A medida que avanza el siglo veintiuno, pareciera que el mundo real es cada vez menos real. Los bienes materiales se vuelven a cada instante más inmateriales y acaban por ser puro código, ceros y unos, criptografías, monedas que no existen, multimillonarios que tienen cuentas astronómicas en bancos ignotos sin sedes ni empleados. Hasta las vacas, nuestras gloriosas vacas, han pasado a ser un elemento más de ese mundo virtual de cuya existencia me siento con el derecho y la obligación de dudar.
Está por supuesto el mundo contante y sonante de los bombardeos, las invasiones y los muertos, pero esas horribles tragedias parecen perder peso ante la casi infinita persistencia de lo virtual. Una guerra se convierte en un videojuego y un criminal de guerra apenas si llega a ser un personaje de Marvel.
La llamada “hipótesis de simulación” o simplemente “simulismo” plantea que toda la existencia no es sino una realidad simulada por computadora. Más que una hipótesis suena a consuelo destinado a la resignación. Formulado originalmente por Nick Bostrom, el simulismo tiene en Elon Musk a uno de sus adalides, y ese no es un dato menor.

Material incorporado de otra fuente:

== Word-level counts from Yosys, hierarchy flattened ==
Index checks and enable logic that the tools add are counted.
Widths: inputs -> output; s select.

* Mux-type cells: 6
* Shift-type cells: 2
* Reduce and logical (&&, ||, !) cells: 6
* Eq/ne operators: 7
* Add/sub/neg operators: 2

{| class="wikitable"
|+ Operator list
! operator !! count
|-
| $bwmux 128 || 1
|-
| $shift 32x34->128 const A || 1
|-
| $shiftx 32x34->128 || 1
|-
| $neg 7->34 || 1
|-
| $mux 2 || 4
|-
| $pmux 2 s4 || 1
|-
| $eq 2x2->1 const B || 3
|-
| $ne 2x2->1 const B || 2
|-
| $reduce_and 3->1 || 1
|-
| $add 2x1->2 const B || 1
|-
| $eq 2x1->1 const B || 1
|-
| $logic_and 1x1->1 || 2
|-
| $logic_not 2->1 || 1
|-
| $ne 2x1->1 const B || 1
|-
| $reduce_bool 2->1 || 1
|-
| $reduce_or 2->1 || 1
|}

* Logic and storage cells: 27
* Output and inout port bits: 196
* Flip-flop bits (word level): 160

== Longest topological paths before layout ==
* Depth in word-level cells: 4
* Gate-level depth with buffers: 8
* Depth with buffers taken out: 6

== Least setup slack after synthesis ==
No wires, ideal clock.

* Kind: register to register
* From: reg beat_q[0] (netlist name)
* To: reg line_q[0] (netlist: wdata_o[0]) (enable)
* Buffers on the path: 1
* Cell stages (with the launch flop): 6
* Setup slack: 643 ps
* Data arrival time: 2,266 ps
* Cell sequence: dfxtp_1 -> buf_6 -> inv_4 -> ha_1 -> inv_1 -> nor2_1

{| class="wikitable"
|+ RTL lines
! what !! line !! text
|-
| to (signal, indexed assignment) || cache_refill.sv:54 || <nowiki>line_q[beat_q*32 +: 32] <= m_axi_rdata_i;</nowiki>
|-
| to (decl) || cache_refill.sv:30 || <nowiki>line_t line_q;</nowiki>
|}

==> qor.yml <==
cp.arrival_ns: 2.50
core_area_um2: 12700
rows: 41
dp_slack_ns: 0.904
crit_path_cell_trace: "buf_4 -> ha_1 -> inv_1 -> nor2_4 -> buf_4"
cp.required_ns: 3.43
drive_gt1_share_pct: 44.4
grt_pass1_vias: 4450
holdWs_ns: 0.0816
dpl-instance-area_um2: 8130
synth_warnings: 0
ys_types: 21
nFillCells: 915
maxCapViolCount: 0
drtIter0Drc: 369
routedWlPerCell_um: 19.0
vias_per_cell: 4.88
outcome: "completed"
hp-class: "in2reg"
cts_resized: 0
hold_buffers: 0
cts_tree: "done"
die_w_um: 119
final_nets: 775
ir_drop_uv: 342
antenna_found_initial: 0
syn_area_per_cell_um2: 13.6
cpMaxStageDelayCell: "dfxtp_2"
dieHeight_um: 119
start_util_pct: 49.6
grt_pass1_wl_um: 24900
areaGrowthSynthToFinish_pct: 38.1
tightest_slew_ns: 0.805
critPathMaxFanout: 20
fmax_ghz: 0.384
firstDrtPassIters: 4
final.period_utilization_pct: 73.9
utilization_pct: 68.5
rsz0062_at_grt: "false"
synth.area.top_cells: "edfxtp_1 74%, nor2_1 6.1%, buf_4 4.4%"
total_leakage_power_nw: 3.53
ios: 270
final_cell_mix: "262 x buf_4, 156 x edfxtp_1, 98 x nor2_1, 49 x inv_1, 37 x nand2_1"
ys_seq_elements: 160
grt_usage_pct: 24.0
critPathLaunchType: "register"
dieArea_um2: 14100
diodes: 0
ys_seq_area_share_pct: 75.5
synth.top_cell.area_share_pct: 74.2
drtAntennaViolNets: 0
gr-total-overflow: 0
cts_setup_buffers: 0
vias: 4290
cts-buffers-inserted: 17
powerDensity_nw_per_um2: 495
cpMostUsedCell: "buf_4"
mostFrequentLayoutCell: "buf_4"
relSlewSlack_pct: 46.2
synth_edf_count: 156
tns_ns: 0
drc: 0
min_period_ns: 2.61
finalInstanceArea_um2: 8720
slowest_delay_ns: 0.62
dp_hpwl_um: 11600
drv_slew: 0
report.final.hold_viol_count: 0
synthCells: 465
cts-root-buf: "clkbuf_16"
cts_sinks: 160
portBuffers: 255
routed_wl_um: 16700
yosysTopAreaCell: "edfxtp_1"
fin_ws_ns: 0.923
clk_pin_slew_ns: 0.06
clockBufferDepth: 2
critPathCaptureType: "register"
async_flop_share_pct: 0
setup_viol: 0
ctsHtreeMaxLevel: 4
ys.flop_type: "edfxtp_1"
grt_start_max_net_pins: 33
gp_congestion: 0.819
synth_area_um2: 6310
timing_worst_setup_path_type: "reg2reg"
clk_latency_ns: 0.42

El mundo virtual produce a toda velocidad fenómenos sorprendentes. Uno de los más extraordinarios es el de las llamadas ciberestafas, que son aquellas jugarretas de algunos que prometen mucho dinero al instante, y que terminan por hundir en la miseria a miles de personas de la más diversa condición. Ocurre casi todos los días en casi todo el planeta. Según dicen los expertos del FBI, hasta los hackers de Corea del Norte se han avivado, aunque tengo para mí que deben ser menos creíbles los acusadores del FBI que los norcoreanos acusados. Al fin y al cabo, ese tipo de gambetas ilegales son un epítome bastante preciso del credo liberal-libertario que avanza como una plaga por el planeta: que cada quien atienda su juego. Unos ganarán y otros perderán.
El credo así lo indica. Hernán Díaz, en su extraordinaria novela Fortuna, lo explica con un lujo de detalles y sutilezas que por momentos resultan desoladores. Ese credo, puesto en práctica de muy diversas maneras, acaba por generar tumores bastante repugnantes, unas veces encarnados en ideas, otras veces encarnados en personas, casi siempre en ambas. Y son difíciles de extirpar.

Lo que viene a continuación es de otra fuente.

[src/hdl/icache_pkg.sv]
package icache_pkg;

  // Byte address and AXI data word.
  typedef logic [31:0]  addr_t;
  typedef logic [31:0]  word_t;

  // Tag in address bits 31 to 8 and set index in bits 7 to 4.
  typedef logic [23:0]  tag_t;
  typedef logic [3:0]   index_t;

  // Way number within a set.
  typedef logic [2:0]   way_t;

  // One 16 byte line with word 0 in the low bits.
  typedef logic [127:0] line_t;

  // Word position within a line during refill.
  typedef logic [1:0]   beat_t;

  // Cache geometry of 16 sets with 8 ways each.
  localparam int NUM_SETS = 16;
  localparam int NUM_WAYS = 8;

  typedef enum logic {LOOKUP_IDLE, LOOKUP_WAIT} lookup_state_t;
  typedef enum logic [1:0] {REFILL_IDLE, REFILL_AR, REFILL_R, REFILL_WRITE} refill_state_t;

endpackage
[src/hdl/way_allocator.sv]
`timescale 1ns/1ns

module way_allocator import icache_pkg::*; (
  input  logic   clock,
  input  logic   reset,
  input  logic   advance_i,
  input  index_t index_i,
  output way_t   victim_o
);

  // One round-robin pointer per set.
  way_t count_q [NUM_SETS];

  always_ff @(posedge clock) begin
    if (reset) begin
      for (int s = 0; s < NUM_SETS; s++) begin
        count_q[s] <= '0;
      end
    end else if (advance_i) begin
      // Three bit counter wraps after way 7.
      count_q[index_i] <= count_q[index_i] + 1'b1;
    end
  end

  // Next way to replace in the selected set.
  assign victim_o = count_q[index_i];

endmodule

[config.mk]
export PLATFORM = sky130hd
export DESIGN_NAME = way_allocator
export DESIGN_NICKNAME = d
export VERILOG_FILES = /design/src/hdl/icache_pkg.sv /design/src/hdl/way_allocator.sv
export SDC_FILE = /design/constraint.sdc
export NUM_CORES = 1
export LEC_CHECK = 0
export BUFFER_PORTS_ARGS = -buffer_cell sky130_fd_sc_hd__buf_2
export CORE_ASPECT_RATIO = 1.5
export CORE_MARGIN = 2
export CORE_UTILIZATION = 35
export CTS_CLUSTER_DIAMETER = 30
export DETAILED_ROUTE_END_ITERATION = 10
export GPL_TIMING_DRIVEN = 0
export PLACE_DENSITY = 0.55
export RECOVER_POWER = 50
export SLEW_MARGIN = 0
export SYNTH_ARGS = -nofsm -noshare
export SYNTH_HDL_FRONTEND = slang
export SYNTH_SLANG_ARGS = --single-unit
export TNS_END_PERCENT = 30
[constraint.sdc]
create_clock -name clock -period 3.5 [get_ports clock]
set_input_delay 0.175 -clock clock [delete_from_list [all_inputs] [get_ports clock]]
set_output_delay 0.175 -clock clock [all_outputs]
set_load 0.02 [all_outputs]
---- After elaboration in Yosys (flattened, before gate mapping) ----
Memories as Yosys holds them, arrays and structs flattened.
Cells that the tools add are included.
word-level totals
  register bits ........................... 0
  bits in writable memories ............... 48
  input bits .............................. 7
  output and inout port bits .............. 3
  memories ................................ 1
memories
  name     depth  bits a word  rd ports  clocked after memory_dff  write ports  RTL line             source
  count_q  16     3            1         0                         16           way_allocator.sv:12  way_t count_q [NUM_SETS];
operators by class
  add/sub/neg operators ................... 1
  multiplexer cells ....................... 8
  reductions and logical operators ........ 1
operators with widths
  cell                                         count
  two-way mux 1 bit                            6
  two-way mux 4 bit                            1
  adder 3 x 1 -> 3 bit, second input constant  1
  two-way mux 3 bit                            1
  OR reduction 3 bit                           1

---- Logic depth before layout (Yosys ltp) ----
Gate-level depths: netlist (run 1).
  depth in word-level cells ............... 5
  mapped depth ............................ 8
  mapped depth without buffers ............ 6

---- Worst setup path before layout (run 1) ----
No wires, ideal clock.
  kind .................................... input -> register
  from .................................... in index_i[0]
  to ...................................... mem count_q[0][2] in the netlist's numbering (data pin)
  library setup time ...................... 263 ps
  arrival ................................. 2,212 ps
  required time ........................... 3,237 ps
  path slack .............................. 1,025 ps
  stages on the path ...................... 8
  path buffers ............................ 2
  cells stage by stage .................... buf_6 -> buf_2 -> mux4_2 -> a22oi_1 -> nand2_1 -> ha_1 -> xnor2_4 -> nor2_2
RTL lines
  what                RTL line             source
  start: declaration  way_allocator.sv:7   input index_t index_i,
  end: declaration    way_allocator.sv:12

==> flow_summary.toml, run 1 <==
[worst_setup_path]
startpoint_type = "input pin"
crit_start = "index_i[0]"
rr_startpoint = "count_q[3][0]$_SDFFCE_PN0P_"
critPathKind = "in -> reg"
critPathCaptureType = "register"
cp.required_ns = 3.55
path_max_fanout = 10
cp.arrival_ns = 2.71

[route]
routed_via_density = 5.09
postRouteAntennaNets = 0
vias = 1374
wl_um = 4980
firstDrtPassIters = 6
drc = 0
drt_iter0_drc = 78
wl_per_cell_um = 18.4

[synth]
ys_top_cells_by_count = "edfxtp_1 (48), nor2_1 (36), nand2_1 (24), nand2b_1 (17), nor2_2 (16)"
synth.most_common_cell = "edfxtp_1"
synth_area_um2 = 2380
yosysTopAreaCell = "edfxtp_1"
synthTopCellsByArea = "edfxtp_1 (61%), mux4_2 (11%), nor2_1 (5.7%), nand2b_1 (4.5%), nor2_2 (4.2%)"
synth_edf_count = 48
postSynthCellCount = 179
yosys_most_used_dff = "edfxtp_1"
synth_nets = 187
seq_area_frac_synth_pct = 60.7
async_flop_share_pct = 0
synth_cell_types = 22
synth_top_cell_area_share_pct = 60.7
yosysWarnings = 0
ys_ff_latch = 48
syn_avg_cell_area_um2 = 13.3

[global_route]
grt-ovfl-total = 0
grt_pass1_vias = 1450
grtUsageTotal_pct = 14.7
grt_max_degree = 14
grt_pass1_wl_um = 7970
antenna_found_initial = 0

[min_path]
hold_class = "in -> reg"
min_from = "reset"

[layout]
largest_reg_flops = 48
largest_registers = "count_q (48)"
antenna_cells = 0
syn2layout_area_growth_pct = 8.69
final_net_count = 201
top_register = "count_q"
drive_above_1_share_pct = 22.7

[sta]
grt_setup_unrepaired = "false"
tightest_slew_ns = 0.769
min_period_ns = 2.66
setup_tns_ns = 0
maxSlewHeadroom_pct = 48.7
slew_violations = 0
finClkSkew_ns = 0.00476
setup_viol = 0
clock.fmax_mhz = 376
hold_ws_ns = 0.388
hold_violations = 0
fin_ws_ns = 0.838
fin_crit_sh_pct = 76.1

[floorplanning]
die_h_um = 105
core_area_um2 = 6530
start_util_pct = 36.4
fp.dieW_um = 71.3
die_area_um2 = 7480
num_io_pins = 10
row_count = 36

[cts]
postCtsSetupBuffers = 0
clk_latency_ns = 0.30
cts_hold_buf = 0
clk_pin_slew_ns = 0.08
cts_resized = 0
cts_buffers = 5
clk_path_buf_depth = 2
clock_sinks = 48
cts_htree_levels = 2
cts_tree = "built"
cts_root_buf = "clkbuf_8"

[status]
status = "completed"

[place]
dp_slack_ns = 0.794
dp_hpwl_um = 3780
routabilityCongestion = 0.876
io_buffer_count = 7

[run]
maxCapViolCount = 0

[power]
p_per_area_nw_per_um2 = 432
ir_drop_mv = 0.172
leakagePower_nw = 0.881
## where the power goes
group	leakage, nW	switching, W	internal, W	total (W)
Combinational	0.345	0.0000925	0.0000529	0.000145
Clock	0.0399	0.000172	0.000139	0.000311
Sequential	0.496	0.00000619	0.000654	0.000660
Total	0.881	0.000271	0.000846	0.00112
## critical path, cell delays in order
cell and delay, ns:
buf_6 0.14, clkbuf_1 0.58, mux4_2 0.59, a22oi_1 0.25, nand2_1 0.11, ha_1 0.36, xnor2_4 0.44, nor2_2 0.06
## area by class of cell
cell class                 count  area [um^2]
buffer                         7         33.8
sequential                    48         1440
clock buffer                   7         76.3
inverter                       1         3.75
clock inverter                 1         3.75
multi-input combinational    123          895
fill                         615         3950
tap                           76         95.1
timing repair buffer           7         33.8
## cells by family after synthesis
kind of cell	Yosys count	synth area share, %
muxes	14	13.0
xor gates and xnor gates	2	2.32
and+or+nand+nor	101	20.4
DFF	48	60.7
adders and majority gates	1	0.527
buffers and inverters	8	1.68
AOI/OAI and AO/OA	5	1.47
## layout by cell type (no fill, tap or decap), drive strengths merged, types with 2 or more instances in the layout
cell,instances
mux4,12
nor2,52
and2,3
nand2b,17
a22oi,4
buf,7
edfxtp,48
nor2b,2
clkbuf,14
nand2,24
## stage by stage
| step | std cells | total power [W] | cell area (um^2) | utilization [%] |
|---|---|---|---|---|
| 6_report | 270 | 0.00112 | 2580 | 39.5 |
| 5_1_grt | 270 | 0.00116 | 2580 | 39.5 |
| 4_1_cts | 270 | 0.00113 | 2590 | 39.6 |
| 3_5_place_dp | 262 | 0.000821 | 2510 | 38.4 |
| 3_3_place_gp | 262 | 0.000820 | 2510 | 38.4 |
| 2_1_floorplan | 179 | 0.000780 | 2380 | - |
## layer usage
metal / routed length, um / GRT usage, %
met5: 0 / 0
met4: 83 / 5.26
met3: 212 / 2.80
met2: 2870 / 27.3
met1: 1820 / 16.3
## worst paths after layout
kind / end / slack (ns) / cells after the start
setup / recovery: count_q[1][2]$_SDFFCE_PN0P_ / 0.84 / 8
hold / removal: count_q[13][1]$_SDFFCE_PN0P_ / 0.39 / 2
setup reg to reg: count_q[1][2]$_SDFFCE_PN0P_ / 1.15 / 6
hold reg to reg: count_q[7][0]$_SDFFCE_PN0P_ / 0.84 / 2
Power figures use the tool's default switching activity.
==> inputs of run 2 (changes only) <==
--- a/config.mk
+++ b/config.mk
@@ -12,7 +12,7 @@
 export CTS_CLUSTER_DIAMETER = 30
 export DETAILED_ROUTE_END_ITERATION = 10
 export GPL_TIMING_DRIVEN = 0
-export PLACE_DENSITY = 0.55
+export PLACE_DENSITY = 0.57
 export RECOVER_POWER = 50
 export SLEW_MARGIN = 0
 export SYNTH_ARGS = -nofsm -noshare
==> constraint.sdc (replaced) <==
create_clock -name clock -period 2.2 [get_ports clock]
set_input_delay 0.11 -clock clock [delete_from_list [all_inputs] [get_ports clock]]
set_output_delay 0.11 -clock clock [all_outputs]
set_load 0.02 [all_outputs]
==> run 2 against run 1 <==
Net effect: combinational power is 86% higher; flip-flop and latch count stayed put; sequential power is 59% higher; clock-buffer cell count stayed put; setup slack worse by 0.73 ns; critical endpoint is now count_q[3][2]$_SDFFCE_PN0P_.
==> flow_summary.toml, run 2 (synthesis results as in run 1) <==
[floorplanning]
start_util_pct = 36.4
die_h_um = 105
fp.dieW_um = 71.3
core_area_um2 = 6530
row_count = 36
die_area_um2 = 7480
num_io_pins = 10

[cts]
clk_path_buf_depth = 2
clock_sinks = 48
cts_htree_levels = 2
cts_root_buf = "clkbuf_8"
clk_latency_ns = 0.30
clk_pin_slew_ns = 0.08
cts_tree = "built"
cts_buffers = 5
cts_hold_buf = 0

[sta]
clock.fmax_mhz = 478
slew_violations = 0
hold_violations = 0
finClkSkew_ns = 0.00470
hold_ws_ns = 0.429
maxSlewHeadroom_pct = 67.3
grt_setup_unrepaired = "false"
setup_viol = 0
tightest_slew_ns = 0.489
fin_crit_sh_pct = 95.1
min_period_ns = 2.09

[worst_setup_path]
crit_start = "count_q[10][0]$_SDFFCE_PN0P_"
critPathKind = "reg -> reg"
cpPeakStageDelay_ns = 0.54
cp.required_ns = 2.26
cp_slowest_cell = "mux4_2"
startpoint_type = "register"
rr_startpoint = "count_q[10][0]$_SDFFCE_PN0P_"
path_max_fanout = 8
critPathCaptureType = "register"
cp.arrival_ns = 2.16
cp_cell_sequence = "mux4_2 > a22oi_2 > nand2_1 > ha_4 > xnor2_4 > buf_12 > nor2_2"

[power]
p_total_w = 0.00182
ir_drop_mv = 0.232
p_per_area_nw_per_um2 = 689
leakagePower_nw = 0.902

[layout]
final_util_pct = 40.5
largest_registers = "count_q (48)"
largest_reg_flops = 48
syn2layout_area_growth_pct = 11.3
final_cell_mix = "edfxtp_1 (48), nor2_1 (36), nand2_1 (24), nand2b_1 (17), nor2_2 (16)"
top_register = "count_q"
fill_cells = 607
final_net_count = 203
antenna_cells = 0
drive_above_1_share_pct = 25.5
final_common_cell = "edfxtp_1"

[run]
maxCapViolCount = 0

[route]
drc = 0
wl_per_cell_um = 17.7
drt_iter0_drc = 134
vias = 1402
routed_via_density = 5.15
wl_um = 4800
postRouteAntennaNets = 0
firstDrtPassIters = 4

[status]
status = "completed"

[min_path]
hold_class = "in -> reg"
min_from = "reset"

[global_route]
grtUsageTotal_pct = 14.2
antenna_found_initial = 0
grt-ovfl-total = 0
grt_max_degree = 14
grt_pass1_wl_um = 7730
grt_pass1_vias = 1437

[place]
io_buffer_count = 7
routabilityCongestion = 0.800
dp_hpwl_um = 3690
[run 2: final timing paths]
kind	end	slack, ns	cells after the start
setup / recovery	count_q[3][2]$_SDFFCE_PN0P_	0.11	7
setup reg to reg	count_q[3][2]$_SDFFCE_PN0P_	0.11	7
hold / removal	count_q[8][1]$_SDFFCE_PN0P_	0.43	2
hold reg to reg	count_q[4][0]$_SDFFCE_PN0P_	0.85	2
[run 2: report_power, final]
group          internal, W  total (W)  switching, W
sequential         0.00104    0.00105    0.00000938
clock             0.000222   0.000502      0.000281
combinational     0.000117   0.000270      0.000153
total              0.00138    0.00182      0.000443
[run 2: stage by stage]
step           instance area, um^2  setup WS [ns]  setup TNS, ns  instances
2_1_floorplan                 2390         0.0118              0        179
3_3_place_gp                  2520         -0.147          -2.33        262
3_5_place_dp                  2520         -0.157          -2.32        262
4_1_cts                       2600         0.0198              0        270
5_1_grt                       2640         0.0180              0        272
6_report                      2640          0.108              0        272
[run 2: critical path: cells and delay by family, from the launching register on]
| family | cells | cell delay (ns) |
|---|---|---|
| flops | 1 | 0.37 |
| simple gates | 2 | 0.16 |
| compound gates | 1 | 0.20 |
| xor+xnor | 1 | 0.19 |
| fa+ha+maj | 1 | 0.23 |
| mux | 1 | 0.54 |
| buf+inv | 1 | 0.15 |
[run 2: final cells by class]
type                    instances  area, um^2  share of cell area (%)
flip-flops and latches         48        1440                    54.5
multi-input cells             123         912                    34.5
well taps                      76        95.1                    3.60
clock buffers                   7        76.3                    2.89
repair buffers                  9        72.6                    2.74
plain buffers                   7        38.8                    1.47
clock inverters                 1        3.75                   0.142
inverters                       1        3.75                   0.142
[run 2: per-layer routing]
metal	track usage (%)	wire length, um
met1	15.5	1740
met2	26.1	2720
met3	2.70	214
met4	6.06	127
met5	0	0
[run 2: timing repair]
item	CTS	global route
endpoints found under the setup margin	0	16
buffers inserted	0	2
gates resized for setup	0	1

Hasta en el Uruguay de la libertad responsable tenemos que lidiar con esas ensoñaciones virtuales. Resulta que hace pocos meses nos enteramos de que las vacas pueden no ser vacas sino apenas caravanas de identificación, registros de la DICOSE, bonos y compromisos y maniobras de remates y compras y ventas y recompras y reventas. El laberinto, a medida que pasa el tiempo, se vuelve más intrincado y costoso. El espejismo cuesta un dineral porque las vacas no aparecen.

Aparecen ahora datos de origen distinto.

`config.mk`:
```
export PLATFORM = sky130hd
export DESIGN_NAME = execute_stage_flat
export DESIGN_NICKNAME = d
export VERILOG_FILES = /design/src/verilog/cpu_pkg.sv /design/src/verilog/mem_pkg.sv /design/src/verilog/stage_if.sv /design/src/verilog/execute_stage.sv /design/src/flat_wrapper.sv
export SDC_FILE = /design/constraint.sdc
export NUM_CORES = 1
export LEC_CHECK = 0
export BUFFER_PORTS_ARGS = -buffer_cell sky130_fd_sc_hd__buf_2
export CORE_ASPECT_RATIO = 1.4
export CORE_MARGIN = 2
export CORE_UTILIZATION = 30
export DETAILED_ROUTE_END_ITERATION = 7
export PLACE_DENSITY = 0.5
export SLEW_MARGIN = 20
export SYNTH_ARGS = -nofsm -noshare
export SYNTH_HDL_FRONTEND = slang
export SYNTH_SLANG_ARGS = --single-unit
```
`constraint.sdc`:
```
create_clock -name clk -period 6.9 [get_ports clk]
set_input_delay 0.69 -clock clk [delete_from_list [all_inputs] [get_ports clk]]
set_output_delay 0.69 -clock clk [all_outputs]
set_load 0.005 [all_outputs]
```
<file path="src/source/cnn_pkg.sv">
`default_nettype none

package cnn_pkg;

  // --------------------
  // data types

  typedef logic [15:0] word_t;          // one sram word
  typedef logic signed [7:0] pixel_t;   // input pixel or kernel tap
  typedef logic signed [19:0] acc_t;    // 3x3 sum, 9 * 127 * 128 fits easily
  typedef logic [7:0] pooled_t;         // after relu and max, 0..127

  // 4x4 patch, element index is row*4 + col
  typedef pixel_t [15:0] patch_t;

  // 3x3 kernel, element index is row*3 + col
  typedef pixel_t [8:0] taps_t;

  typedef logic [6:0] dim_t;            // matrix size N, 4..64

  // --------------------
  // constants

  localparam int ADDR_W = 12;           // default sram address width
  localparam int RELU_MAX = 127;        // clamp ceiling
  localparam word_t END_MARK = 16'hFFFF;  // terminates the matrix list
  localparam int TAP_WORDS = 5;         // weight words holding nine taps
  localparam int PATCH_READS = 8;       // 4 rows x 2 words

endpackage

`default_nettype wire

</file>
<file path="src/source/output_packer.sv">
`timescale 1ns/1ns
`default_nettype none

module output_packer #(
  parameter int addr_w = cnn_pkg::ADDR_W
) (
  input  wire logic              clk,
  input  wire logic              reset_b,
  input  wire logic              start,
  input  wire cnn_pkg::pooled_t  pooled,
  input  wire logic              pool_valid,
  input  wire logic              pool_last,
  output logic                   output_sram_write_enable,
  output logic [addr_w-1:0]      output_sram_write_address,
  output cnn_pkg::word_t         output_sram_write_data
);

  import cnn_pkg::*;

  pooled_t lo_byte;    // first value of a pair
  logic    half_full;  // lo_byte holds a value

  always_ff @(posedge clk or negedge reset_b)
  begin
    if (!reset_b)
    begin
      half_full                 <= 1'b0;
      output_sram_write_enable  <= 1'b0;
      output_sram_write_address <= '0;
    end
    else
    begin
      // pair complete or matrix ends
      output_sram_write_enable <= pool_valid && (half_full || pool_last);
      if (start)
      begin
        half_full                 <= 1'b0;
        output_sram_write_address <= '0;
      end
      else
      begin
        if (output_sram_write_enable)
          output_sram_write_address <= output_sram_write_address + addr_w'(1);
        if (pool_valid)
          half_full <= !half_full && !pool_last;  // cleared at matrix end
      end
    end
  end

  always_ff @(posedge clk)
  begin
    if (pool_valid)
    begin
      if (half_full)
        output_sram_write_data <= {pooled, lo_byte};
      else if (pool_last)
        output_sram_write_data <= {8'h00, pooled};  // odd value, zero high byte
      else
        lo_byte <= pooled;
    end
  end

endmodule

`default_nettype wire

</file>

El sentido común y cualquier razonamiento lógico llevarían cuando menos a sospechar de esta virtualidad económica global que, además, pende de los finos hilos de internet, la mayoría de ellos tendidos en el lecho oceánico. Un corte abrupto de esos hilos nos devolvería a la era de las alpargatas Rueda, las compras de fiado y las monedas de verdad. Un peso: mulita. Dos pesos: carpincho. Cinco pesos: ñandú.
Esos razonamientos, de apariencia tan lógicos y por demás prudentes, cargan con la maldición de lo anticuado y lo retrógrado, o peor aún: son considerados conservadores, término por demás insultante en los sofisticados ámbitos de los bitcoins y el Nasdaq. Pensar y decir que la economía global puede colapsar por una simple cuestión tecnológica es a estas alturas lo mismo que ser terraplanista, o creer que las vacas desaparecidas pastan tranquilas en alguna pradera, vaya a saber dónde.